We have evaluated the impact of factors like smoking and age, on the differential representation of the bacterial taxa in the sputum of coal miners with CWP diagnosis. Our correlation analysis showed no significant age-dependent differences in the representation of the Streptococcus, Prevotella (f. Prevotellaceae), Selenomonas and Megasphaera taxa. Thus, we infer that the variation in sputum microbiomes that we observe is not age related, but that exposure to occupational hazards, such as coal dust may be the causative factor for the variation in sputum microbiomes. The impact of smoking was evaluated only in the control group. We confirmed a decrease of Neisseria in the sputum of smokers as previously reported . Additionally, we revealed a significant decrease of Bulleidea and Peptostreptococcus species in the sputums of the smokers.

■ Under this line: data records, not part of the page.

// mips_core
module mips_core (
    input  wire        clk,
    input  wire        reset,
    output wire [31:0] imem_addr,
    input  wire [31:0] imem_data,
    output wire [31:0] dmem_addr,
    output wire [31:0] dmem_wdata,
    output wire        dmem_we,
    output wire        dmem_re,
    input  wire [31:0] dmem_rdata
);
Size in the first run: roughly 1,100 flip-flops, roughly 58,000 sq um of cells after synthesis.
make LEC_CHECK=0 CAP_MARGIN=20 CORE_MARGIN=2 CORE_UTILIZATION=17 PLACE_DENSITY=0.6 SLEW_MARGIN=20 finish   # period 9.85 ns
run.sh (not shown) runs the stock make flow with config.mk's settings and CLKGATE_MAP_FILE=.
The starting point completed without violations.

In sputum samples from active coal miners we detect significantly more of three bacterial taxa: Lachnoanaerobaculum orale, Prevotella Tannarae and Uncultured eubacterium E1-K12, as compared to former miners, all with a CWP diagnosis. This may provide evidence for specific damages to the respiratory tract of the coal miners not coupled to age, smoking or exposure to hazardous occupational factors. Recently, an increased level of Lachnospiraceae and Lachnoclostridium was reported in patients with silicosis, albeit in the gut microbiome .
We describe the differential representation of certain bacterial species in the sputum of coal miners with CWP diagnosis. The causative contribution of this to CWP pathogenesis requires further investigation.